▶ **Exercise description**:
Please repeat, from the entries that follow, the lines from the one containing "worst pin: 0.2110" through the one containing "branch juniper |" exactly, adding nothing.

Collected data
From an optimization exercise on the open Yosys and OpenROAD flow, aimed at small area; shortcuts taken in it are not production practice.
The RTL was checked by simulation tests, not by an equivalence proof against the original design.

==> branch amber <==
## ftbc
module ftbc (
    input  wire        clk,
    input  wire        rst,           
    input  wire        bus_en,
    input  wire        bus_we,
    input  wire [1:0]  bus_size,      
    input  wire [12:0] bus_addr,      
    input  wire [31:0] bus_wdata,
    output reg  [31:0] bus_rdata,
    output reg         bus_berr,
    output wire        tx_valid,
    output wire [7:0]  tx_data,
    input  wire [2:0]  tx_resp,
    output wire        rx_rd,
    input  wire [2:0]  rx_resp,
    input  wire [7:0]  rx_data,
    input  wire        tick,
    output wire        irq
);
clock: 15.0 ns
lec_check: 0
cap_margin: 20
core_margin: 2
core_utilization: 45
cts_buf_list: sky130_fd_sc_hd__clkbuf_8
cts_cluster_diameter: 60
cts_cluster_size: 16
place_density: 0.55
slew_margin: 20
synth_hierarchical: 1
run.sh (not shown) runs the stock make flow with config.mk's settings and CLKGATE_MAP_FILE= SYNTH_SCRIPT=/design/flow/synth_recipe.tcl, a recipe that flattens the netlist after the stock synthesis.
==> branch juniper: changes against branch amber <==
==> flow/flow/run.sh (new file) <==
#!/bin/bash
# Layout flow: the standard ORFS flow, with
#  - synthesis: the standard flow's script, but ABC maps with an area-oriented script (flow/area.abc);
#    registers, passes and flattening are the standard synthesis's
#  - port buffers: sky130_fd_sc_hd__buf_1 on every input and output port
#  - CTS: clkbuf_8 tree without dummy loads
# Each tool's output is in orfs/logs/; make's output is in standard.log.
set -euo pipefail
HERE=$(pwd)
ABC_SCRIPT="$HERE/flow/area.abc"
{
  head -1 synth_recipe.tcl
  cat <<EOT
proc abc {args} {
  set i [lsearch -exact \$args -script]
  if {\$i >= 0} { lset args [expr {\$i + 1}] {$ABC_SCRIPT} }
  yosys abc {*}\$args
}
EOT
  tail -n +2 synth_recipe.tcl
} > synth_area.tcl

bash standard.sh \
  SYNTH_SCRIPT="$HERE/synth_area.tcl" \
  "BUFFER_PORTS_ARGS=-buffer_cell sky130_fd_sc_hd__buf_1" \
  "CTS_ARGS=-sink_clustering_enable -repair_clock_nets -dont_use_dummy_load -buf_list sky130_fd_sc_hd__clkbuf_8 -sink_clustering_size 16 -sink_clustering_max_diameter 60" \
  finish > standard.log 2>&1
==> flow/flow/area.abc (new file) <==
&get -n
&st
&deepsyn -T 20
&dch -f
&nf -a -R 1000
&put
==> flow/standard.sh (new file) <==
#!/bin/bash
# synth_recipe.tcl (not shown) runs the flow's synth.tcl, then flattens the netlist and writes it again
# the make line also repeats each setting of config.mk as NAME=value (left out here)
make -C /OpenROAD-flow-scripts/flow DESIGN_CONFIG=/design/flow/config.mk WORK_HOME=/design/flow/orfs CLKGATE_MAP_FILE= SYNTH_SCRIPT=/design/flow/synth_recipe.tcl "${@:-finish}"
==> flow/config.mk (replaced) <==
export PLATFORM = sky130hd
export DESIGN_NAME = ftbc
export DESIGN_NICKNAME = ftbc
export VERILOG_FILES = /design/flow/design.v
export SDC_FILE = /design/flow/constraint.sdc
export NUM_CORES = 4
export LEC_CHECK = 0
export CAP_MARGIN = 20
export CORE_MARGIN = 2
export CORE_UTILIZATION = 60
export PLACE_DENSITY = 0.7
export SLEW_MARGIN = 20
export SYNTH_HIERARCHICAL = 1
removed: flow/run.sh
==> qor summary <==
Largest stage delay on the critical path: branch juniper 660 ps; branch amber 850 ps
Clock tree buffer count of the final layout: branch juniper 41; branch amber 47
Share of cells above drive strength 1: branch juniper 0.0455; branch amber 0.0801
Number of fill cells: branch juniper 2,815; branch amber 5,034
Master of the slowest instance on the critical path: branch juniper sky130_fd_sc_hd__dfxtp_1; branch amber sky130_fd_sc_hd__a222oi_1
Final Wtd Congestion: branch juniper 1.04; branch amber 1.02
Number of standard cells in the final layout excluding fillers: branch juniper 2,666; branch amber 3,111
Maximum number of pins on one net before global-route repair: branch juniper 66; branch amber 67
Cell area after synthesis: branch juniper 0.0231 mm^2; branch amber 0.0253 mm^2
Wire length on met1: branch juniper 32,500 um; branch amber 41,700 um
Std cell rows: branch juniper 71; branch amber 86
CP max FO: branch juniper 45; branch amber 15
Finished layout cell area: branch juniper 0.0251 mm^2; branch amber 0.0279 mm^2
Total routing resource utilization after global routing: branch juniper 0.454; branch amber 0.363
Detailed-route via count: branch juniper 20,267; branch amber 21,318
Status: branch juniper complete, no violations; branch amber complete, no violations
Initial antenna violation count: branch juniper 3; branch amber 8
Worst Reg2Reg Path Length in Cells: branch juniper 30; branch amber 21

* * *

==> run a <==
Starting RTL as in the previous note.
==> flow/config.mk <==
export PLATFORM = sky130hd
export DESIGN_NAME = ftbc
export DESIGN_NICKNAME = ftbc
export VERILOG_FILES = /design/flow/design.v
export SDC_FILE = /design/flow/constraint.sdc
export NUM_CORES = 4
export LEC_CHECK = 0
export CAP_MARGIN = 10
export CORE_MARGIN = 2
export CORE_UTILIZATION = 40
export PLACE_DENSITY = 0.5
export SLEW_MARGIN = 10
export SYNTH_HIERARCHICAL = 1
==> flow/constraint.sdc <==
create_clock -name core_clock -period 15.0 [get_ports {clk}]
set_input_delay 3.0000 -clock core_clock [delete_from_list [all_inputs] [get_ports {clk}]]
set_output_delay 3.0000 -clock core_clock [all_outputs]
set_load 0.01 [all_outputs]
standard.sh (not shown) runs the stock make flow with config.mk's settings and CLKGATE_MAP_FILE= SYNTH_SCRIPT=/design/flow/synth_recipe.tcl, a recipe that flattens the netlist after the stock synthesis.
==> flow/flow/run.sh <==
#!/bin/bash
# Layout flow: the standard ORFS flow, with
#  - synthesis: the standard flow's script, but ABC maps with an area-oriented script (flow/area.abc);
#    registers, passes and flattening are the standard synthesis's
#  - port buffers: sky130_fd_sc_hd__buf_1 on every input and output port
#  - CTS: clkbuf_8 tree without dummy loads
# Each tool's output is in orfs/logs/; make's output is in standard.log.
set -euo pipefail
HERE=$(pwd)
ABC_SCRIPT="$HERE/flow/area.abc"
{
  head -1 synth_recipe.tcl
  cat <<EOT
proc abc {args} {
  set i [lsearch -exact \$args -script]
  if {\$i >= 0} { lset args [expr {\$i + 1}] {$ABC_SCRIPT} }
  yosys abc {*}\$args
}
EOT
  tail -n +2 synth_recipe.tcl
} > synth_area.tcl

bash standard.sh \
  SYNTH_SCRIPT="$HERE/synth_area.tcl" \
  "BUFFER_PORTS_ARGS=-buffer_cell sky130_fd_sc_hd__buf_1" \
  "CTS_ARGS=-sink_clustering_enable -repair_clock_nets -dont_use_dummy_load -buf_list sky130_fd_sc_hd__clkbuf_8 -sink_clustering_size 16 -sink_clustering_max_diameter 60" \
  finish > standard.log 2>&1
==> flow/flow/area.abc <==
&get -n
&st
&deepsyn -T 20
&dch -f
&nf -a -R 1000
&put
==> run b (differences from run a) <==
--- a/flow/flow/run.sh
+++ b/flow/flow/run.sh
@@ -2,4 +2,5 @@
 # Layout flow: the standard ORFS flow, with
-#  - synthesis: the standard flow's script, but ABC maps with an area-oriented script (flow/area.abc);
-#    registers, passes and flattening are the standard synthesis's
+#  - synthesis: the standard flow's script, but ABC maps with an area-oriented script (flow/area.abc)
+#    and adders are left to ABC (no ADDER_MAP_FILE); registers, passes and
+#    flattening are the standard synthesis's
 #  - port buffers: sky130_fd_sc_hd__buf_1 on every input and output port
@@ -24,2 +25,3 @@
   SYNTH_SCRIPT="$HERE/synth_area.tcl" \
+  ADDER_MAP_FILE= \
   "BUFFER_PORTS_ARGS=-buffer_cell sky130_fd_sc_hd__buf_1" \
--- a/flow/config.mk
+++ b/flow/config.mk
@@ -7,7 +7,7 @@
 export LEC_CHECK = 0
-export CAP_MARGIN = 10
+export CAP_MARGIN = 20
 export CORE_MARGIN = 2
-export CORE_UTILIZATION = 40
-export PLACE_DENSITY = 0.5
-export SLEW_MARGIN = 10
+export CORE_UTILIZATION = 60
+export PLACE_DENSITY = 0.7
+export SLEW_MARGIN = 20
 export SYNTH_HIERARCHICAL = 1
==> key figures <==
Die
  – Die boundary width: 244.4 µm
  – Die Area: 59740 µm²

Global route
  – Antenna violations before repair: 3

Critical path
  – Largest incremental delay on the critical path: approximately 0.7 ns
  – Stages on the worst setup path: 33

CTS
  – Clock transition time at the flip-flop clock pins of the worst setup and hold paths: ~0.080 ns

Status
  – Result of the run: timing/DRC/antenna clean

Route
  – Number of vias per cell after detailed routing: 6.817

Timing
  – Max-slew headroom at the worst pin: 0.1705
  – Top achievable clock speed: roughly 83 MHz

Yosys
  – Share of the synthesized area in the top cell type: 0.5182

Placed design
  – Post-Place Worst Slack: 3.874 ns
Source of the figures above: run a

==> key figures <==
Global route
  – Antenna violations before repair: 4
  – M3 GR Usage: 0.2203

Timing
  – Max-slew headroom at the worst pin: 0.2110

Critical path
  – Stages on the worst setup path: 30
  – Largest incremental delay on the critical path: 0.92 ns
  – Kind of capture point of the worst setup path: primary output
  – Type of origin of the critical path: flip-flop

Yosys
  – Share of the synthesized area in the top cell type: 0.5222

Status
  – Result of the run: timing/DRC/antenna clean

CTS
  – Number of clock sinks: ~480
  – Clock transition time at the flip-flop clock pins of the worst setup and hold paths: 0.11 ns

Die
  – Die boundary width: about 200 µm

Placed design
  – Post-Place Worst Slack: about 3.1 ns

Route
  – Number of vias per cell after detailed routing: 7.846
Source of the figures above: run b

## what the ideal ports hide
The flow's constraints put no driver on any port. The routed layouts listed below were extracted and timed again, unchanged, in two steps.
Step 1, drivers: a clkbuf_16 drives clk and a buf_2 each remaining input, both assumed.
Step 2 times the ports against the registers' clock, not the clock port: input delays grow and output delays shrink by t, the midpoint of the rising clock arrivals with the driver on.
Three values: ideal, step 1, step 2; two values: the first two.
run | t, ns | setup slack, ns | worst setup path at the end | worst register clock-pin slew, ns | worst data-port slew with drivers (ns)
branch amber | 0.728 | 2.606 / 2.545 / 3.273 | register to output | 0.11 / 0.11 | 0.06
branch juniper | 0.678 | 2.978 / 2.922 / 3.600 | register to output | 0.11 / 0.11 | 0.04
run a | 0.708 | 2.956 / 2.899 / 3.606 | register to output | 0.11 / 0.11 | 0.04
run b | 0.685 | 1.868 / 1.816 / 2.501 | register to output | 0.11 / 0.11 | 0.05
After both steps every run listed still meets setup and hold.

▶ **Result of the exercise**:
  – Max-slew headroom at the worst pin: 0.2110

Critical path
  – Stages on the worst setup path: 30
  – Largest incremental delay on the critical path: 0.92 ns
  – Kind of capture point of the worst setup path: primary output
  – Type of origin of the critical path: flip-flop

Yosys
  – Share of the synthesized area in the top cell type: 0.5222

Status
  – Result of the run: timing/DRC/antenna clean

CTS
  – Number of clock sinks: ~480
  – Clock transition time at the flip-flop clock pins of the worst setup and hold paths: 0.11 ns

Die
  – Die boundary width: about 200 µm

Placed design
  – Post-Place Worst Slack: about 3.1 ns

Route
  – Number of vias per cell after detailed routing: 7.846
Source of the figures above: run b

## what the ideal ports hide
The flow's constraints put no driver on any port. The routed layouts listed below were extracted and timed again, unchanged, in two steps.
Step 1, drivers: a clkbuf_16 drives clk and a buf_2 each remaining input, both assumed.
Step 2 times the ports against the registers' clock, not the clock port: input delays grow and output delays shrink by t, the midpoint of the rising clock arrivals with the driver on.
Three values: ideal, step 1, step 2; two values: the first two.
run | t, ns | setup slack, ns | worst setup path at the end | worst register clock-pin slew, ns | worst data-port slew with drivers (ns)
branch amber | 0.728 | 2.606 / 2.545 / 3.273 | register to output | 0.11 / 0.11 | 0.06
branch juniper | 0.678 | 2.978 / 2.922 / 3.600 | register to output | 0.11 / 0.11 | 0.04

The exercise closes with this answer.